Problem statement
Under this line are the records; write out word for word the part that begins at the line containing "5_1_grt: 2131 / 0.4131 / 46.82" and ends at the line containing "6_report: 2131 / 0.3411 / 46.82", and no more.

Stored data entries
--------------------------------------------------
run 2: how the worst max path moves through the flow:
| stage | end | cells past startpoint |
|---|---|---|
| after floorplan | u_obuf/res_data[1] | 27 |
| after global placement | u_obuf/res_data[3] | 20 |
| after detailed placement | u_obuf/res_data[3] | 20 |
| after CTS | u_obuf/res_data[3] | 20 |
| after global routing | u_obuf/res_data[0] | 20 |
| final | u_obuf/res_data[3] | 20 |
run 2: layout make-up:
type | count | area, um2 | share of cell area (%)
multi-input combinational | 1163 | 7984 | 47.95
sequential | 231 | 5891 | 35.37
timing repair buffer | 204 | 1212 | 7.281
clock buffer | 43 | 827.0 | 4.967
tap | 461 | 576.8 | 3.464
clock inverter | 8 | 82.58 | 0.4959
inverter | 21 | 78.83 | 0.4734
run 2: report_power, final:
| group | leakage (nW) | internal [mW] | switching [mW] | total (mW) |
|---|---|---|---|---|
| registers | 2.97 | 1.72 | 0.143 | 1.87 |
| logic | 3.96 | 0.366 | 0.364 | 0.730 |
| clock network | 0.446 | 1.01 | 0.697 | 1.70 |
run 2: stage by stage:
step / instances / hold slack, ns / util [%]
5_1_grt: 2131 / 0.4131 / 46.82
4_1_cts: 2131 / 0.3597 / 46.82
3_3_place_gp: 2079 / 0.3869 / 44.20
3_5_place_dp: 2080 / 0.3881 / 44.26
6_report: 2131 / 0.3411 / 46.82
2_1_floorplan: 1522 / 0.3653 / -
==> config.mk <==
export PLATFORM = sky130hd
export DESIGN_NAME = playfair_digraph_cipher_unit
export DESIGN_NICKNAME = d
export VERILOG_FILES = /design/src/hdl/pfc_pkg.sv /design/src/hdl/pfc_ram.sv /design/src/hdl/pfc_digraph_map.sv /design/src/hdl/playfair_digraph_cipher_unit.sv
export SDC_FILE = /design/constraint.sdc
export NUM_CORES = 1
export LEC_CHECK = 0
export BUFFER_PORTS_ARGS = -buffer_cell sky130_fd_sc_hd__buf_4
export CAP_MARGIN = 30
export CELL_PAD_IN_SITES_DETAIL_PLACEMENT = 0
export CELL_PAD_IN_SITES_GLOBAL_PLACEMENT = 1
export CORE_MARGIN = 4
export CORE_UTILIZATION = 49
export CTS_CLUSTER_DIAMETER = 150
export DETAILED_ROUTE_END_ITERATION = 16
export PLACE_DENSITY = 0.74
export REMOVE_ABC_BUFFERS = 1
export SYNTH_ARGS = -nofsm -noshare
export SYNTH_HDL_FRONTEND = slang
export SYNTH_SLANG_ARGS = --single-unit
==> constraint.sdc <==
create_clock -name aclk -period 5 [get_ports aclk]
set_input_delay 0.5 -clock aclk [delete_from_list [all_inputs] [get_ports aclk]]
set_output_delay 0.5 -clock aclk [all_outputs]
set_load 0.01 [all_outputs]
--------------------------------------------------
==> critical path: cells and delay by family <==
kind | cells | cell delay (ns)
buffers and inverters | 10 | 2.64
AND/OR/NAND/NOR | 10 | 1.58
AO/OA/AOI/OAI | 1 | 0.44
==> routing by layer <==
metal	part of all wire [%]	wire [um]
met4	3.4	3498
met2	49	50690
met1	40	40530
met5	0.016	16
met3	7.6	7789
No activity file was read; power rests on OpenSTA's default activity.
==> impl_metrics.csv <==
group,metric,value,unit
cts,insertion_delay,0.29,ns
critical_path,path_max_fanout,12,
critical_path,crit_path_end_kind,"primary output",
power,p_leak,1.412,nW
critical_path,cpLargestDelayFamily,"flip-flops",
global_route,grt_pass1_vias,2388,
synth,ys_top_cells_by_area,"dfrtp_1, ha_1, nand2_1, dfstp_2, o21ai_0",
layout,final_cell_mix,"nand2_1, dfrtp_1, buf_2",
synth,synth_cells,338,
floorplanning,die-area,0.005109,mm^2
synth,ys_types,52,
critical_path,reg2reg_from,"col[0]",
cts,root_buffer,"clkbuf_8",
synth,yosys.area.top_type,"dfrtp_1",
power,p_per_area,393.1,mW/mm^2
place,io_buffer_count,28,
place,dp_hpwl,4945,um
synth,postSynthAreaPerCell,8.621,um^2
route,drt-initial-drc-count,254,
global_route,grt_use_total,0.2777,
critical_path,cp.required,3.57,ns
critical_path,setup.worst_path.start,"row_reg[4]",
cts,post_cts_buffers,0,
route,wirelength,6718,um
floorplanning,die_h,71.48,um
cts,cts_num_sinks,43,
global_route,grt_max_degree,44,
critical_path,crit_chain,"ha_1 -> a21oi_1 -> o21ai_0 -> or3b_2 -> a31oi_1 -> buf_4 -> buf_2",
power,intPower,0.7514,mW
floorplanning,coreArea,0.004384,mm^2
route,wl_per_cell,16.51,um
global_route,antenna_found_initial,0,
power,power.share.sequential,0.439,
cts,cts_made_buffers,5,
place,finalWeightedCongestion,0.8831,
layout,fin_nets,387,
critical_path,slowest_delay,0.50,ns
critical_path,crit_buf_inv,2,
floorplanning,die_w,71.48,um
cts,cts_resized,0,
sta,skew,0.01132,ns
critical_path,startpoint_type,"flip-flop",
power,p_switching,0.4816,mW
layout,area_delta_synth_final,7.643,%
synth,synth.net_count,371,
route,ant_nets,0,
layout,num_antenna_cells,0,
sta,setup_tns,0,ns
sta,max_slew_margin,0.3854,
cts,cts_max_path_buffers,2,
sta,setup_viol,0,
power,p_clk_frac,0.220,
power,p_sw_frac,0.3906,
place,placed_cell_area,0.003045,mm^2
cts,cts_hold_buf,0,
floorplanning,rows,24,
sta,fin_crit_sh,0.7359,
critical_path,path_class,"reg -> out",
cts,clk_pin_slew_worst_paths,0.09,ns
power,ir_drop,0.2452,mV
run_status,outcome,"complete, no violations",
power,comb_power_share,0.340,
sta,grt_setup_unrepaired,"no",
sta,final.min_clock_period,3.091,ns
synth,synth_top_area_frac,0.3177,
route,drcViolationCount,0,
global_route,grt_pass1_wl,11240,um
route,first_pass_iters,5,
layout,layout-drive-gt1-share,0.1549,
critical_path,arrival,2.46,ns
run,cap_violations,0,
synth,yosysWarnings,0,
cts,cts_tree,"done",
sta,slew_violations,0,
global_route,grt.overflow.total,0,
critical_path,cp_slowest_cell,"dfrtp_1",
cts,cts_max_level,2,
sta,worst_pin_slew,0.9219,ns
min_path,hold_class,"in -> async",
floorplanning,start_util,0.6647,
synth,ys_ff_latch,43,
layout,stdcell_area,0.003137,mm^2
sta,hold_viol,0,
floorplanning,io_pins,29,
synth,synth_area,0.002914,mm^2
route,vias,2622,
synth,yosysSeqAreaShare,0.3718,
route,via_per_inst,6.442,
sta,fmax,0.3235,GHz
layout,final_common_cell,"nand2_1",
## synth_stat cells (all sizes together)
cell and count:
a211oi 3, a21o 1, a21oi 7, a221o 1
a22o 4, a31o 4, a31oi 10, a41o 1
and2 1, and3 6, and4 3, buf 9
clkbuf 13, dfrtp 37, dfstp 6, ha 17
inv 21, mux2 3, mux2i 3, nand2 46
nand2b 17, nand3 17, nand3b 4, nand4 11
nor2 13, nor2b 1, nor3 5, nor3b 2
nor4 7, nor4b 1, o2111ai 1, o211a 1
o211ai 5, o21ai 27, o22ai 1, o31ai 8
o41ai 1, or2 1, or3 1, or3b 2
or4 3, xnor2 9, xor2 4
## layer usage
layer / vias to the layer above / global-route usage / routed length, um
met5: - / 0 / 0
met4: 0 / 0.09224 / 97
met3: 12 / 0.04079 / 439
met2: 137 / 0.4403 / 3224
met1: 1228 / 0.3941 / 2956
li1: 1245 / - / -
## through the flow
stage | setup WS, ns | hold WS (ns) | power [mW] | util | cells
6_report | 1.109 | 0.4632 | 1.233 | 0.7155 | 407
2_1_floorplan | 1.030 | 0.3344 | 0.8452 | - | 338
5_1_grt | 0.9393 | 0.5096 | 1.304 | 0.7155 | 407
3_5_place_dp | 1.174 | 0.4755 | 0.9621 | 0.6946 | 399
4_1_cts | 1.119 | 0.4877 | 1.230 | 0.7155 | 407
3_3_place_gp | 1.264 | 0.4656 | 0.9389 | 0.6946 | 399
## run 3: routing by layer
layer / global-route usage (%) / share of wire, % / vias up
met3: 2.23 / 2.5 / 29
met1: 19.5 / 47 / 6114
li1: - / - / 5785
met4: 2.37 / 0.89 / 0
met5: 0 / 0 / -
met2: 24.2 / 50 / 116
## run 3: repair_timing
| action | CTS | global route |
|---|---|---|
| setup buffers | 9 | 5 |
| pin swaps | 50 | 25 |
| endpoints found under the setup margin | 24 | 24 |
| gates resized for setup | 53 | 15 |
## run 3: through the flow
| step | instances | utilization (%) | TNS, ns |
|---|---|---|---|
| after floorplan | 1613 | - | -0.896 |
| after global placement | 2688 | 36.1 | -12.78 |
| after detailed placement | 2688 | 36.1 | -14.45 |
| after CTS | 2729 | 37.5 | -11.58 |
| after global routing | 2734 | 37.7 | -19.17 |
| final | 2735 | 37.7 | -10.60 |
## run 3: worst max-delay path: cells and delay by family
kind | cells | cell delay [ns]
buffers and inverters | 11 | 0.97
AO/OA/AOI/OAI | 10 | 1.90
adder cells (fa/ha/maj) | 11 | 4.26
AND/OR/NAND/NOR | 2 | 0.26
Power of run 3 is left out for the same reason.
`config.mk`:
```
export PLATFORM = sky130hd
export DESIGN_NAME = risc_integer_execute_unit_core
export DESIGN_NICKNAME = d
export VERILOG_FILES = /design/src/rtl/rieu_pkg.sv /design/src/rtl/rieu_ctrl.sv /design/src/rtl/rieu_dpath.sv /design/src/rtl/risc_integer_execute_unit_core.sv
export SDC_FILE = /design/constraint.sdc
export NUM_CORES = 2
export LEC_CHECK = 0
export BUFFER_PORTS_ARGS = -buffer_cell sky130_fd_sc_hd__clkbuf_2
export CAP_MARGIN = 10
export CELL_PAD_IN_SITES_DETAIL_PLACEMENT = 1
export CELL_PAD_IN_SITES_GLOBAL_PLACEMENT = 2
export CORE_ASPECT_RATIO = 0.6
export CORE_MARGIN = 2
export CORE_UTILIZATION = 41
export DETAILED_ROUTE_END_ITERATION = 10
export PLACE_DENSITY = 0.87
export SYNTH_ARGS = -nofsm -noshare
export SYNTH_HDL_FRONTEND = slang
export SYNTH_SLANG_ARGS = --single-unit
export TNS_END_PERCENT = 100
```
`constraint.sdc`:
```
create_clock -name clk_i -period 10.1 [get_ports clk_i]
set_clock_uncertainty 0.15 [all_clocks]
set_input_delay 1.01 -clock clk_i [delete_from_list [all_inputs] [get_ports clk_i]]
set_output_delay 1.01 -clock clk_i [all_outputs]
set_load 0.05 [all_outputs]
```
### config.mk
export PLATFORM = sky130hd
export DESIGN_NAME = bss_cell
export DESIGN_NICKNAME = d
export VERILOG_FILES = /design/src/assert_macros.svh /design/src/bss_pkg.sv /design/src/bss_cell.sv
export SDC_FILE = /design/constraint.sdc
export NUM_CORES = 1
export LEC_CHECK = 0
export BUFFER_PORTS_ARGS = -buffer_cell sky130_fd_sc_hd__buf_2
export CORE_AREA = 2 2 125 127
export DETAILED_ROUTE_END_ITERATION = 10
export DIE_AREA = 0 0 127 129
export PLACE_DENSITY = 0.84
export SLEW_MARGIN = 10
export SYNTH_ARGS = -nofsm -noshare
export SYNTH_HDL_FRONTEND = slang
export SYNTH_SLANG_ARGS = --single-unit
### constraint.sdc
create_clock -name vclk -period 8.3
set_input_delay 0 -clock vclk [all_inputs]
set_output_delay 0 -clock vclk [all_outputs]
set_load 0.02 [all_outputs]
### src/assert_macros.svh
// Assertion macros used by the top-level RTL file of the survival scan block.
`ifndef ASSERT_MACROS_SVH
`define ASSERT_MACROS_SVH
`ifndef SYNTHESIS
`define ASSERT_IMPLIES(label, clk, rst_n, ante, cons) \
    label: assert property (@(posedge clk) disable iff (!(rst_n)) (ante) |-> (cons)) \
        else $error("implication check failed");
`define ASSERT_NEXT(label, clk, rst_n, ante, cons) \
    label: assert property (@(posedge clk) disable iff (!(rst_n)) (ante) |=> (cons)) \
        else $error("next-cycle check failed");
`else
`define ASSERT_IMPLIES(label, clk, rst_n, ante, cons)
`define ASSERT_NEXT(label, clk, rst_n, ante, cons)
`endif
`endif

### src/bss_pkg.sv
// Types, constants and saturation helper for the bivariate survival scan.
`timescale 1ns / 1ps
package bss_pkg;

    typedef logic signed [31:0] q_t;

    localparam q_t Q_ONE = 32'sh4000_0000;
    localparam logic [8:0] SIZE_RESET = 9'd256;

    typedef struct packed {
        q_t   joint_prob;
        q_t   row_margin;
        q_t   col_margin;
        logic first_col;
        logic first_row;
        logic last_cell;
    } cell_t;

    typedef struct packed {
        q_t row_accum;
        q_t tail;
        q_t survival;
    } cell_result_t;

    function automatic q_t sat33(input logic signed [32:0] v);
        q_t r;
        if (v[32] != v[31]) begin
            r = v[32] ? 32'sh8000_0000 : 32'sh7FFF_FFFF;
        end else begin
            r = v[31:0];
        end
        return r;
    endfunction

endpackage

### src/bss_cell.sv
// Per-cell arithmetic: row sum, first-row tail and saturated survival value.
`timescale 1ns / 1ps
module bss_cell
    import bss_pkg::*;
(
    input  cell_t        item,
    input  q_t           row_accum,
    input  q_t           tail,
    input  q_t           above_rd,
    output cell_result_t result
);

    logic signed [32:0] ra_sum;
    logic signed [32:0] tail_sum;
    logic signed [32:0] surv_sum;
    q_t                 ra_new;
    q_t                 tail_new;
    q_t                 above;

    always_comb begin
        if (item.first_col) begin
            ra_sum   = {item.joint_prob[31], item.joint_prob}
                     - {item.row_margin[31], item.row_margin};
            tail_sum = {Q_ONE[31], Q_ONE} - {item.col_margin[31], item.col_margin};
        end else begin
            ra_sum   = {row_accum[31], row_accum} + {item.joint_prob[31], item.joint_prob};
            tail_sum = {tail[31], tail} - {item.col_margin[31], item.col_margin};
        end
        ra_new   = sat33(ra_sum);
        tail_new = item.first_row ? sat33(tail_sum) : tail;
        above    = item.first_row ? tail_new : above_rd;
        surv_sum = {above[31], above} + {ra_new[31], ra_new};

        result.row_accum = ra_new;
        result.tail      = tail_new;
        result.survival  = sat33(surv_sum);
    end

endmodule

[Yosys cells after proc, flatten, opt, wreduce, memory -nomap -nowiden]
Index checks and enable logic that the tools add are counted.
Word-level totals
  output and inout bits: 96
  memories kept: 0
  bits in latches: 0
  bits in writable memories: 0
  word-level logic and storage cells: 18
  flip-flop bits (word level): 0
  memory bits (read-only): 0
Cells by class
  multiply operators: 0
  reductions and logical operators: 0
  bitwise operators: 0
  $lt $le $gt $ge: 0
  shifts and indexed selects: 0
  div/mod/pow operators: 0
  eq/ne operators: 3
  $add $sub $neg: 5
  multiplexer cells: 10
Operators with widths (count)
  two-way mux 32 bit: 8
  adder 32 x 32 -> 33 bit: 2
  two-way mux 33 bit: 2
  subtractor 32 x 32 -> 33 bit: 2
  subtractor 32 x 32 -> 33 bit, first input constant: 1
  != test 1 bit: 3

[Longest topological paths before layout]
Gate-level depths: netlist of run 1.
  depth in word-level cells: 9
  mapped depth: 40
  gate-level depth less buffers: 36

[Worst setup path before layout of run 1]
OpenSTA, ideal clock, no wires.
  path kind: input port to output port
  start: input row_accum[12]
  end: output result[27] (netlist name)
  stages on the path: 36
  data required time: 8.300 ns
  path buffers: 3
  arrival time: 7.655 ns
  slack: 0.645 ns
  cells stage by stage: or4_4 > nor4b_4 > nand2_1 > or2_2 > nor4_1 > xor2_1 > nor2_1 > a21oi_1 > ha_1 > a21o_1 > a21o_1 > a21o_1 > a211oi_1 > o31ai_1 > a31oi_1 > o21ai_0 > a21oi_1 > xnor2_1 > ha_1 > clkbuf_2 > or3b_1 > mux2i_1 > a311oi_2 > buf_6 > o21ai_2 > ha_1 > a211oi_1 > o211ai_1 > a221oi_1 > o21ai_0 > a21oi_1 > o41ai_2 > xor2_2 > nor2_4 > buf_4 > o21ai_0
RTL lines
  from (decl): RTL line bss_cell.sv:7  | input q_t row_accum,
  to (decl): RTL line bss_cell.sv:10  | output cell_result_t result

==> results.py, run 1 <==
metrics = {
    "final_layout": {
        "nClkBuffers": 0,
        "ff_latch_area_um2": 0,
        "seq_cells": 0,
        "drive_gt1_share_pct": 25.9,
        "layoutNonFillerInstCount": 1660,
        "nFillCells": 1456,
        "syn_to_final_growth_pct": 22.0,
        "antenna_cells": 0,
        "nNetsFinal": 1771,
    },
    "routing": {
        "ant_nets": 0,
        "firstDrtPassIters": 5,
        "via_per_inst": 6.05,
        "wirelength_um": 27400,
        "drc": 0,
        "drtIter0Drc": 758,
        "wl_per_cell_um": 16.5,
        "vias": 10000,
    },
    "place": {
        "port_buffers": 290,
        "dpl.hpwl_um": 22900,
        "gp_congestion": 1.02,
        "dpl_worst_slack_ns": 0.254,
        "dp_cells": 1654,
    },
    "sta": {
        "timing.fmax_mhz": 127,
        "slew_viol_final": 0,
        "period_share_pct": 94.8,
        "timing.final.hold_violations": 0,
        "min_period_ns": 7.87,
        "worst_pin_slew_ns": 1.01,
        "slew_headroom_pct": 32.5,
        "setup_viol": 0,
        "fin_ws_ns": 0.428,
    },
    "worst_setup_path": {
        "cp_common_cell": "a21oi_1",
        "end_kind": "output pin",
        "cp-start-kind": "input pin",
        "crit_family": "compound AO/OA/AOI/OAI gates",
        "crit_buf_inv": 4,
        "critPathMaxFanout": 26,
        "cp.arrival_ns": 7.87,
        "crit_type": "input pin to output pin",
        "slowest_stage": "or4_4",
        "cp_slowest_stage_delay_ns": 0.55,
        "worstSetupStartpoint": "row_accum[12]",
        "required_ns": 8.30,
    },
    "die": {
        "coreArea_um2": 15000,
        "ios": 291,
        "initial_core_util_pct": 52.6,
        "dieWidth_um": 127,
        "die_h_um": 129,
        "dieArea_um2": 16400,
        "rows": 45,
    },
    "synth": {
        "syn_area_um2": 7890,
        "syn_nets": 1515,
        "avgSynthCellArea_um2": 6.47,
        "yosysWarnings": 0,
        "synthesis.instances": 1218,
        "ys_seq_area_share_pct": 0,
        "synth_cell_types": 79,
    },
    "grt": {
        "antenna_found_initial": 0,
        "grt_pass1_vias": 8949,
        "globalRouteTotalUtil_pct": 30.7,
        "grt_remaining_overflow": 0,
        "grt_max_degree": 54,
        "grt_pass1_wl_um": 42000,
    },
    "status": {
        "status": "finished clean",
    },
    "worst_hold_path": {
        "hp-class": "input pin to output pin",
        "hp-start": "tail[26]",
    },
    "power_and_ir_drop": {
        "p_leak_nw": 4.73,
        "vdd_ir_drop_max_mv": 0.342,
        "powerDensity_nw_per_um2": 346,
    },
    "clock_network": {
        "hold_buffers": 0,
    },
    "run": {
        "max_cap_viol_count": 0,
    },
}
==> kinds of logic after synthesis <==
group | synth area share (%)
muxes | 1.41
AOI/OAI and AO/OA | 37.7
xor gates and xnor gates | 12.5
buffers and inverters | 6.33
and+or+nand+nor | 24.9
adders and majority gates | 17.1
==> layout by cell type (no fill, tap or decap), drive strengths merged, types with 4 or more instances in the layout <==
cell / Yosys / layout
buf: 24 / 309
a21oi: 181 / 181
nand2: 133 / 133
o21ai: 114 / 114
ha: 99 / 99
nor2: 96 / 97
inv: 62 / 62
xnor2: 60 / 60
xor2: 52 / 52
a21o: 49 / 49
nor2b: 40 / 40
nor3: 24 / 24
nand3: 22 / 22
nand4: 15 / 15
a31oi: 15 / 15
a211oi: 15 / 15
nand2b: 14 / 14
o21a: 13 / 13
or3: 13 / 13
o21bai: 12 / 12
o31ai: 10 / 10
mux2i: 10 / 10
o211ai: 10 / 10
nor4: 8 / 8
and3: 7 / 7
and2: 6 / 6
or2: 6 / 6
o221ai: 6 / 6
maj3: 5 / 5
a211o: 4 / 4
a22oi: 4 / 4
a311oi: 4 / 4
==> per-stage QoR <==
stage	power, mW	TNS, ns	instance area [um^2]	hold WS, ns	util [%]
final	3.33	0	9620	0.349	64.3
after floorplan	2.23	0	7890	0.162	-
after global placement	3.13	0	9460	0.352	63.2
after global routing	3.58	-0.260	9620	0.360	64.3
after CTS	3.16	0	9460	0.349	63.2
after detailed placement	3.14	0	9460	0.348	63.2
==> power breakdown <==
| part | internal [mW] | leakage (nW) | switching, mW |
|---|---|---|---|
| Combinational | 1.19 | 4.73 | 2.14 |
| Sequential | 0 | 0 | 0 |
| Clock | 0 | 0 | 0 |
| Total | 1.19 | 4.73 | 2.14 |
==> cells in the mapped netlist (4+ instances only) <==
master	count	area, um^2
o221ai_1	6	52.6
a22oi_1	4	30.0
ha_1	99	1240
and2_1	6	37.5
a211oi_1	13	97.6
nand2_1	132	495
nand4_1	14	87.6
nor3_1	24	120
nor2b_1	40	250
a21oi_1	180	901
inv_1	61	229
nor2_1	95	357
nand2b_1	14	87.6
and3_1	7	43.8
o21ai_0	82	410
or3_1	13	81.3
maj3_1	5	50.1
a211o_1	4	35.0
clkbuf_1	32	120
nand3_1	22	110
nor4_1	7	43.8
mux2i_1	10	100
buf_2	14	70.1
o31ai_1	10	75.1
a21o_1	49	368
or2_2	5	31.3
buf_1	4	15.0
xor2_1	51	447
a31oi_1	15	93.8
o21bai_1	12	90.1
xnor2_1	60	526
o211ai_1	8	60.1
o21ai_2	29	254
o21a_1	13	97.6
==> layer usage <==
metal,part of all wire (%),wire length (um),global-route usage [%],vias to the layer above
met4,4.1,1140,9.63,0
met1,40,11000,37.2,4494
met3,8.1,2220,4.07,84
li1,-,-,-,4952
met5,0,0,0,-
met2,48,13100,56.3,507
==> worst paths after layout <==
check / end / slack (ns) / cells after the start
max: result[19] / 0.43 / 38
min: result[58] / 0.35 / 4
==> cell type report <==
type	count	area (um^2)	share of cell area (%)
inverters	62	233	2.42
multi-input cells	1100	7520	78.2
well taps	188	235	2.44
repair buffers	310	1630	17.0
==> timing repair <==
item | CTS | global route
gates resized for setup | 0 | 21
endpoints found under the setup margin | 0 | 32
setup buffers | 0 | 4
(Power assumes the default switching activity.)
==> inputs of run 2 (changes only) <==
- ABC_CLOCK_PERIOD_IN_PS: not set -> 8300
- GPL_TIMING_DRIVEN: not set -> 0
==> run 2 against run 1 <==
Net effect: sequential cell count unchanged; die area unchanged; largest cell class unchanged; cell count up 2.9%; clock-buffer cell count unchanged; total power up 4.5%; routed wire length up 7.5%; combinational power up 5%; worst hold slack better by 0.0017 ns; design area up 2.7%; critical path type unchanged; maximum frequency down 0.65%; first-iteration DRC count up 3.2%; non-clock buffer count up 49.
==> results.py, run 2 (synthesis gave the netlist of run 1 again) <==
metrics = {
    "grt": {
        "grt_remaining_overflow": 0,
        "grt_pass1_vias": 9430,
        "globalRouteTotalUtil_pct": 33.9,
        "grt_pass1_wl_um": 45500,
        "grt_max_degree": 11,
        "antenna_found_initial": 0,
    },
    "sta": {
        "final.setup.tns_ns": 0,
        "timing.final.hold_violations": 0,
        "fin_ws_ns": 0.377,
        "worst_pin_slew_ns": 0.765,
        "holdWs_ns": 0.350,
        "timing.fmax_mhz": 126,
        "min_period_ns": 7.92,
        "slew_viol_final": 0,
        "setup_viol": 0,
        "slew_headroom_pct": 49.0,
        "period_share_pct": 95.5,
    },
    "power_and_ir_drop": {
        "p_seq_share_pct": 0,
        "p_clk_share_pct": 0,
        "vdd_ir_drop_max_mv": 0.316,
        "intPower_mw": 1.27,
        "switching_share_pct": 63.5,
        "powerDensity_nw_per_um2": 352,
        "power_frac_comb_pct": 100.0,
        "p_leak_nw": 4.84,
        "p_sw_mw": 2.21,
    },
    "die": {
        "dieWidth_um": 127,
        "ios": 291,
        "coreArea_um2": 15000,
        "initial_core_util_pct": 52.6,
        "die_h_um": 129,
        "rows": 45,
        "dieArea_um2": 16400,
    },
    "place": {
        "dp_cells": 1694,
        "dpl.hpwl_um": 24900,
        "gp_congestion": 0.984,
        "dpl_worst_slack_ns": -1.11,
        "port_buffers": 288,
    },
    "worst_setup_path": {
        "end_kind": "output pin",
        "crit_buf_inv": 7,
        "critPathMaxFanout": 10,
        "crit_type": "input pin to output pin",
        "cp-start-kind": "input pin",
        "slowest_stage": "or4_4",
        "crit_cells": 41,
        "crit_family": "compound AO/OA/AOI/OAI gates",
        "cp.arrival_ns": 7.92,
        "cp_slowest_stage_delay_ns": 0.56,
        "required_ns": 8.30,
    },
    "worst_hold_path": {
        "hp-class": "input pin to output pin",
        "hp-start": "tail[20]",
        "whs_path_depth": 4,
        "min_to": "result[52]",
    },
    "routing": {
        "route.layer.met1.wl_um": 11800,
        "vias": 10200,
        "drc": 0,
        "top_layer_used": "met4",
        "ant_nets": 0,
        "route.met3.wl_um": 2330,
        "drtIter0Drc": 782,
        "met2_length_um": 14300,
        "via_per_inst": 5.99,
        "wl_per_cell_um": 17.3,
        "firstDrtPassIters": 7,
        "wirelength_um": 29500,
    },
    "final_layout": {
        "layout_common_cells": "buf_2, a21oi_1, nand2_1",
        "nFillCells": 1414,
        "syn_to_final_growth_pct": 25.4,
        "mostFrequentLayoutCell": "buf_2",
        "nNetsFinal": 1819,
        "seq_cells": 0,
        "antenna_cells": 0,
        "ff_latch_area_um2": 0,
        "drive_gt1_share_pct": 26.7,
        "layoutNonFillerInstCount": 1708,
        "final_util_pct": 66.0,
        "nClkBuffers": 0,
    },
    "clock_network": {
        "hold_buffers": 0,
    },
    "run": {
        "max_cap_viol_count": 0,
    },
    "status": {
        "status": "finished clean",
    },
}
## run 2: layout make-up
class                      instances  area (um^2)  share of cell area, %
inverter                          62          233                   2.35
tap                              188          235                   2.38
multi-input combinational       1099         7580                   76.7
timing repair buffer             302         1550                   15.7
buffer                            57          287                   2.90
--------------------------------------------------
Response box
5_1_grt: 2131 / 0.4131 / 46.82
4_1_cts: 2131 / 0.3597 / 46.82
3_3_place_gp: 2079 / 0.3869 / 44.20
3_5_place_dp: 2080 / 0.3881 / 44.26
6_report: 2131 / 0.3411 / 46.82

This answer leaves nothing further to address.